## Differentiation by First Principles Formula Proof

Differentiation is the process by which we can get from a function, $$f(x)$$, to its gradient function, $$f'(x)$$, i.e. a function that outputs the gradient of the curve at a point.

Suppose we have some function, $$y=f(x)$$ :

(*graph)

Lets now take two points on the graph. The first will just be a generic point, $$(x,f(x))$$. For the second point we will use $$(x+\delta x, f(x+ \delta x))$$, where $$\delta x$$ means "a small change in x", i.e. our new point is our old point plus a small change:

(*graph)

If we join the two points with a line segment, we can see that the gradient of this line segment (we'll call it $$m$$ for now) is given by:

$m = \frac{f(x+\delta x)-f(x)}{\delta x}$

from the usual formula that $$gradient=\frac{\Delta y}{\Delta x}$$.
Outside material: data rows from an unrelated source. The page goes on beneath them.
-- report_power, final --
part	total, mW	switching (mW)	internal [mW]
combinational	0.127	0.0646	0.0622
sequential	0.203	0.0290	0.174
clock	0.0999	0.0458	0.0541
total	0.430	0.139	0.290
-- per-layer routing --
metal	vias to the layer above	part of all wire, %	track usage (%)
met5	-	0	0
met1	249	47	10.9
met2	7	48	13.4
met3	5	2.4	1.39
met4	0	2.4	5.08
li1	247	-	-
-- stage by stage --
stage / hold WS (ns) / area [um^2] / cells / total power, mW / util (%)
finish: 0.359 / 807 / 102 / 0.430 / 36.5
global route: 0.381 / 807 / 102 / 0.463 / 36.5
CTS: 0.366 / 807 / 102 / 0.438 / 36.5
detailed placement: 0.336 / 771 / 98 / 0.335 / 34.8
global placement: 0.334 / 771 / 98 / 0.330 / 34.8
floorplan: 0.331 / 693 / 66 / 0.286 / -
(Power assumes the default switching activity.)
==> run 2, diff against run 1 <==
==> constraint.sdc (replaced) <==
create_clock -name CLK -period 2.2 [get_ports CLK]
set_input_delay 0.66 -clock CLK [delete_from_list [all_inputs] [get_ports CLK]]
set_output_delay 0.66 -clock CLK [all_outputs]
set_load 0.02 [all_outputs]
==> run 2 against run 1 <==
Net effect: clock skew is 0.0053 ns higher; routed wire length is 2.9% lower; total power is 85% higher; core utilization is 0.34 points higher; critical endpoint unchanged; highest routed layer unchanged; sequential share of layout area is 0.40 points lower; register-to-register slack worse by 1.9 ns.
Now we can see that if we make $$\delta x$$ smaller, the line segment joining the two points comes closer to being the gradient of the curve at the point $$(x, f(x))$$.  I.e., as $$\delta x \to 0$$,  $$m \to f'(x)$$:

(*animation)

Therefore, writing this in mathematical notation, we get:

$f'(x)=\lim_{\delta x \to 0} \frac{f(x+\delta x)-f(x)}{\delta x}$

where $$lim$$ means the 'limit' (i.e. what it tends towards) as $$\delta x$$ tends to zero. We have now derived the formula for the gradient function. Applying this formula is referred to as 'differentiating from first principles'.